Es crucial aclarar que la independencia técnica no debe confundirse con un centralismo tecnocrático que ignore la diversidad del país. Una de las críticas más persistentes al DANE ha sido su dificultad para capturar la compleja realidad de las regiones, donde las zonas rurales y periféricas suelen quedar subrepresentadas bajo el peso de un sesgo urbano.
Por ello, esta reforma debería ir acompañada de una transformación estructural de la arquitectura territorial del DANE. Sería imperativo crear, por ejemplo, una Subdirección Nacional de Estadísticas Sociales y Territoriales.
Esta unidad garantizaría que temas cruciales como la pobreza, la educación, la salud y la vivienda mantengan un enfoque integral y no queden subsumidos por las urgencias de la política económica. Esta subdirección podría tejer alianzas estratégicas con universidades públicas regionales, observatorios sociales y centros de investigación, haciendo de la estadística un puente dinámico entre Bogotá y los territorios, y no una torre de marfil en la capital.
La historia reciente de América Latina está plagada de lecciones sobre los peligros de politizar los datos. El caso del INDEC en Argentina durante el kirchnerismo, cuya credibilidad se vio severamente dañada por la manipulación de las cifras de inflación, es una advertencia elocuente. Venezuela, por su parte, experimentó un colapso estadístico que impidió medir con precisión su propia crisis humanitaria.
Colombia no ha caído en esos extremos, pero la fragilidad institucional es un riesgo latente. Los debates recurrentes sobre metodologías del PIB, los cambios en los cálculos de pobreza o las discrepancias entre distintas fuentes oficiales no necesariamente delatan una manipulación, pero sí alimentan la sospecha y abren la puerta a interpretaciones interesadas.
Imaginemos, por un momento, un futuro diferente. Un futuro en el que los indicadores clave son recibidos por la ciudadanía no con escepticismo, sino como una base sólida para el debate; un futuro donde los medios de comunicación no se pregunten quién gana o pierde con cada dato, sino qué políticas públicas debemos mejorar a partir de la evidencia. Este salto en la madurez democrática es posible.
La adscripción del DANE al Banco de la República, con una dirección designada por períodos fijos mediante un proceso meritocrático y transparente, enviaría una señal poderosa al mundo: Colombia está decidida a blindar su verdad oficial al más alto nivel institucional.
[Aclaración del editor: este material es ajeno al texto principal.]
`src/hdl/pgs_pkg.sv`:
```
// Shared types, constants and a helper function for the peak-gated speech segmenter.
package pgs_pkg;

    localparam int BLOCK_MAX = 1024;
    localparam int CNT_W     = $clog2(BLOCK_MAX + 1);

    localparam int SAMPLE_W = 16;
    localparam int PEAK_W   = 15;
    localparam int QUIET_W  = 8;
    localparam int SEGLEN_W = 20;
    localparam int CAUSE_W  = 2;

    localparam int APB_DATA_W = 32;
    localparam int APB_ADDR_W = 4;

    localparam logic [PEAK_W-1:0]   THRESHOLD_RESET   = PEAK_W'(200);
    localparam logic [QUIET_W-1:0]  SILENCE_END_RESET = QUIET_W'(15);
    localparam logic [SEGLEN_W-1:0] MAX_SEG_RESET     = SEGLEN_W'(80000);

    localparam logic [QUIET_W-1:0]  QUIET_MAX = '1;

    // Register indexes, taken from paddr[3:2].
    typedef enum logic [1:0] {
        REG_PEAK_THRESHOLD      = 2'd0,
        REG_SILENCE_END_BLOCKS  = 2'd1,
        REG_MAX_SEGMENT_SAMPLES = 2'd2,
        REG_UNUSED              = 2'd3
    } reg_index_t;

    typedef enum logic [CAUSE_W-1:0] {
        CAUSE_NONE    = 2'd0,
        CAUSE_SILENCE = 2'd1,
        CAUSE_LENGTH  = 2'd2
    } end_cause_t;

    typedef struct packed {
        logic [PEAK_W-1:0]   peak_threshold;
        logic [QUIET_W-1:0]  silence_end_blocks;
        logic [SEGLEN_W-1:0] max_segment_samples;
    } cfg_t;

    typedef struct packed {
        logic [PEAK_W-1:0] peak;
        logic [CNT_W-1:0]  count;
    } block_info_t;

    typedef struct packed {
        logic [PEAK_W-1:0]   block_peak;
        logic [CNT_W-1:0]    take_count;
        logic                segment_start;
        logic                segment_end;
        end_cause_t          end_cause;
        logic [SEGLEN_W-1:0] segment_length;
    } result_t;

    // Absolute value of a 16-bit sample; the magnitude of the most negative
    // value saturates to the largest positive one.
    function automatic logic [PEAK_W-1:0] abs_sat(input logic [SAMPLE_W-1:0] s);
        logic [SAMPLE_W-1:0] mag;
        mag = s[SAMPLE_W-1] ? (~s + SAMPLE_W'(1)) : s;
        return mag[SAMPLE_W-1] ? {PEAK_W{1'b1}} : mag[PEAK_W-1:0];
    endfunction

endpackage

```
`src/hdl/pgs_regs.sv`:
```
// APB configuration registers of the segmenter.
module pgs_regs
    import pgs_pkg::*;
(
    input  logic                  aclk,
    input  logic                  aresetn,
    input  logic                  psel,
    input  logic                  penable,
    input  logic                  pwrite,
    input  logic [APB_ADDR_W-1:0] paddr,
    input  logic [APB_DATA_W-1:0] pwdata,
    output logic [APB_DATA_W-1:0] prdata,
    output logic                  pready,
    output cfg_t                  cfg
);

    cfg_t       cfg_reg;
    cfg_t       cfg_next;
    reg_index_t idx;
    logic       wr_en;

    assign idx    = reg_index_t'(paddr[3:2]);
    assign wr_en  = psel & penable & pwrite;
    assign pready = 1'b1;
    assign cfg    = cfg_reg;

    always_comb begin
        cfg_next = cfg_reg;
        if (wr_en) begin
            case (idx)
                REG_PEAK_THRESHOLD:
                    cfg_next.peak_threshold = pwdata[PEAK_W-1:0];
                REG_SILENCE_END_BLOCKS:
                    cfg_next.silence_end_blocks = pwdata[QUIET_W-1:0];
                REG_MAX_SEGMENT_SAMPLES:
                    cfg_next.max_segment_samples = pwdata[SEGLEN_W-1:0];
                default: cfg_next = cfg_reg;
            endcase
        end
    end

    always_comb begin
        case (idx)
            REG_PEAK_THRESHOLD:
                prdata = APB_DATA_W'(cfg_reg.peak_threshold);
            REG_SILENCE_END_BLOCKS:
                prdata = APB_DATA_W'(cfg_reg.silence_end_blocks);
            REG_MAX_SEGMENT_SAMPLES:
                prdata = APB_DATA_W'(cfg_reg.max_segment_samples);
            default: prdata = '0;
        endcase
    end

    always_ff @(posedge aclk) begin
        if (!aresetn) begin
            cfg_reg.peak_threshold      <= THRESHOLD_RESET;
            cfg_reg.silence_end_blocks  <= SILENCE_END_RESET;
            cfg_reg.max_segment_samples <= MAX_SEG_RESET;
        end else begin
            cfg_reg <= cfg_next;
        end
    end

endmodule

```
`src/hdl/pgs_peak_tracker.sv`:
```
// Per-block running peak and sample count.
module pgs_peak_tracker
    import pgs_pkg::*;
(
    input  logic                aclk,
    input  logic                aresetn,
    input  logic                advance,
    input  logic [SAMPLE_W-1:0] sample,
    input  logic                block_last,
    output block_info_t         blk
);

    logic [PEAK_W-1:0] peak_reg;
    logic [PEAK_W-1:0] peak_next;
    logic [CNT_W-1:0]  fill_reg;
    logic [CNT_W-1:0]  fill_next;
    logic [PEAK_W-1:0] mag;
    logic              room;

    assign mag  = abs_sat(sample);
    // Samples past the block size limit are dropped.
    assign room = (fill_reg < CNT_W'(BLOCK_MAX));

    always_comb begin
        blk.peak  = peak_reg;
        blk.count = fill_reg;
        if (room) begin
            if (mag > peak_reg) begin
                blk.peak = mag;
            end
            blk.count = fill_reg + CNT_W'(1);
        end
    end

    always_comb begin
        peak_next = peak_reg;
        fill_next = fill_reg;
        if (advance) begin
            if (block_last) begin
                peak_next = '0;
                fill_next = '0;
            end else begin
                peak_next = blk.peak;
                fill_next = blk.count;
            end
        end
    end

    always_ff @(posedge aclk) begin
        if (!aresetn) begin
            peak_reg <= '0;
            fill_reg <= '0;
        end else begin
            peak_reg <= peak_next;
            fill_reg <= fill_next;
        end
    end

endmodule

```
`src/hdl/pgs_segment_ctrl.sv`:
```
// Segment open/close decision made at each block end.
module pgs_segment_ctrl
    import pgs_pkg::*;
(
    input  logic        aclk,
    input  logic        aresetn,
    input  logic        block_done,
    input  block_info_t blk,
    input  cfg_t        cfg,
    output result_t     res
);

    logic                active_reg;
    logic                active_next;
    logic [SEGLEN_W-1:0] fill_reg;
    logic [SEGLEN_W-1:0] fill_next;
    logic [QUIET_W-1:0]  quiet_reg;
    logic [QUIET_W-1:0]  quiet_next;

    logic                speech;
    logic                active_now;
    logic [QUIET_W-1:0]  quiet_now;
    logic                full;
    logic [SEGLEN_W-1:0] remain;
    logic [SEGLEN_W-1:0] n_ext;
    logic [SEGLEN_W-1:0] take;
    logic [SEGLEN_W-1:0] fill_new;
    end_cause_t          cause;

    assign speech     = (blk.peak >= cfg.peak_threshold);
    assign active_now = active_reg | speech;

    always_comb begin
        if (speech) begin
            quiet_now = '0;
        end else if (active_reg && quiet_reg != QUIET_MAX) begin
            quiet_now = quiet_reg + QUIET_W'(1);
        end else begin
            quiet_now = quiet_reg;
        end
    end

    // The segment fill is zero whenever no segment is active.
    assign full   = (fill_reg >= cfg.max_segment_samples);
    assign remain = cfg.max_segment_samples - fill_reg;
    assign n_ext  = SEGLEN_W'(blk.count);

    always_comb begin
        if (!active_now || full) begin
            take = '0;
        end else if (n_ext > remain) begin
            take = remain;
        end else begin
            take = n_ext;
        end
    end

    assign fill_new = fill_reg + take;

    always_comb begin
        if (!active_now) begin
            cause = CAUSE_NONE;
        end else if (quiet_now >= cfg.silence_end_blocks) begin
            cause = CAUSE_SILENCE;
        end else if (fill_new >= cfg.max_segment_samples) begin
            cause = CAUSE_LENGTH;
        end else begin
            cause = CAUSE_NONE;
        end
    end

    always_comb begin
        res.block_peak     = blk.peak;
        res.take_count     = take[CNT_W-1:0];
        res.segment_start  = speech & ~active_reg;
        res.segment_end    = (cause != CAUSE_NONE);
        res.end_cause      = cause;
        res.segment_length = fill_new;
    end

    always_comb begin
        active_next = active_reg;
        fill_next   = fill_reg;
        quiet_next  = quiet_reg;
        if (block_done) begin
            if (res.segment_end) begin
                active_next = 1'b0;
                fill_next   = '0;
                quiet_next  = '0;
            end else begin
                active_next = active_now;
                fill_next   = fill_new;
                quiet_next  = quiet_now;
            end
        end
    end

    always_ff @(posedge aclk) begin
        if (!aresetn) begin
            active_reg <= 1'b0;
            fill_reg   <= '0;
            quiet_reg  <= '0;
        end else begin
            active_reg <= active_next;
            fill_reg   <= fill_next;
            quiet_reg  <= quiet_next;
        end
    end

endmodule

```
`src/hdl/peak_gated_speech_segmenter.sv`:
```
// Top level of the peak-gated speech segmenter: sample input, block results, APB registers.
//
//   channel  direction  handshake           payload
//   s_       in         s_valid / s_ready   s_sample, s_block_last
//   m_       out        m_valid / m_ready   m_block_peak, m_take_count, m_segment_start,
//                                           m_segment_end, m_end_cause, m_segment_length
//   apb      in/out     psel/penable/pready paddr, pwdata, prdata
//
// Each sample beat is captured in an input register and then folded into the
// block state, so one beat is taken every cycle unless a block-last beat is
// waiting. A block-last beat loads its result into the output register when
// it leaves the input register. Only a block-last beat waits in the input register, and
// only while the output register holds a result not yet taken. Reset clears
// the block and segment state and loads the registers with their defaults.
module peak_gated_speech_segmenter
    import pgs_pkg::*;
(
    input  logic                  aclk,
    input  logic                  aresetn,

    input  logic                  s_valid,
    output logic                  s_ready,
    input  logic [SAMPLE_W-1:0]   s_sample,
    input  logic                  s_block_last,

    output logic                  m_valid,
    input  logic                  m_ready,
    output logic [PEAK_W-1:0]     m_block_peak,
    output logic [CNT_W-1:0]      m_take_count,
    output logic                  m_segment_start,
    output logic                  m_segment_end,
    output logic [CAUSE_W-1:0]    m_end_cause,
    output logic [SEGLEN_W-1:0]   m_segment_length,

    input  logic                  psel,
    input  logic                  penable,
    input  logic                  pwrite,
    input  logic [APB_ADDR_W-1:0] paddr,
    input  logic [APB_DATA_W-1:0] pwdata,
    output logic [APB_DATA_W-1:0] prdata,
    output logic                  pready
);

    cfg_t        cfg;
    block_info_t blk;
    result_t     res;

    // Input register.
    logic                in_valid_reg;
    logic                in_valid_next;
    logic [SAMPLE_W-1:0] in_sample_reg;
    logic                in_last_reg;

    // Output register.
    logic    out_valid_reg;
    logic    out_valid_next;
    result_t out_reg;

    logic advance;
    logic block_done;
    logic accept;

    // A held beat moves on unless it would produce a result while the
    // output register is still occupied.
    assign advance    = in_valid_reg & ~(in_last_reg & out_valid_reg & ~m_ready);
    assign block_done = advance & in_last_reg;
    assign s_ready    = ~in_valid_reg | advance;
    assign accept     = s_valid & s_ready;

    pgs_regs u_regs (
        .aclk    (aclk),
        .aresetn (aresetn),
        .psel    (psel),
        .penable (penable),
        .pwrite  (pwrite),
        .paddr   (paddr),
        .pwdata  (pwdata),
        .prdata  (prdata),
        .pready  (pready),
        .cfg     (cfg)
    );

    pgs_peak_tracker u_peak (
        .aclk       (aclk),
        .aresetn    (aresetn),
        .advance    (advance),
        .sample     (in_sample_reg),
        .block_last (in_last_reg),
        .blk        (blk)
    );

    pgs_segment_ctrl u_seg (
        .aclk       (aclk),
        .aresetn    (aresetn),
        .block_done (block_done),
        .blk        (blk),
        .cfg        (cfg),
        .res        (res)
    );

    always_comb begin
        in_valid_next = in_valid_reg;
        if (accept) begin
            in_valid_next = 1'b1;
        end else if (advance) begin
            in_valid_next = 1'b0;
        end
    end

    always_comb begin
        out_valid_next = out_valid_reg;
        if (block_done) begin
            out_valid_next = 1'b1;
        end else if (m_ready) begin
            out_valid_next = 1'b0;
        end
    end

    always_ff @(posedge aclk) begin
        if (!aresetn) begin
            in_valid_reg  <= 1'b0;
            out_valid_reg <= 1'b0;
        end else begin
            in_valid_reg  <= in_valid_next;
            out_valid_reg <= out_valid_next;
        end
    end

    // Payload registers carry no reset.
    always_ff @(posedge aclk) begin
        if (accept) begin
            in_sample_reg <= s_sample;
            in_last_reg   <= s_block_last;
        end
        if (block_done) begin
            out_reg <= res;
        end
    end

    assign m_valid          = out_valid_reg;
    assign m_block_peak     = out_reg.block_peak;
    assign m_take_count     = out_reg.take_count;
    assign m_segment_start  = out_reg.segment_start;
    assign m_segment_end    = out_reg.segment_end;
    assign m_end_cause      = out_reg.end_cause;
    assign m_segment_length = out_reg.segment_length;

endmodule
```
Para organismos como la OCDE y el FMI, esto equivaldría a un sello de calidad institucional, con un impacto tangible en la confianza de los inversionistas.
En esencia, este debate trasciende lo técnico para adentrarse en lo ético. Se trata de definir a quién pertenecen los datos: ¿al gobierno de turno o a la sociedad? Las cifras no son un recurso del poder político; son un bien público, pagado por los impuestos de todos y vital para la rendición de cuentas. La estadística debe estar, incansablemente, al servicio de la verdad.
El Banco de la República nació para proteger el valor de la moneda. Hoy, Colombia necesita con urgencia una institución que proteja, con el mismo celo, el valor de la verdad. Ese guardián, sereno e independiente, solo puede ser un DANE libre, técnico y autónomo, firmemente anclado en la solidez del Banco de la República, para servicio de la Colombia de hoy y de las generaciones por venir.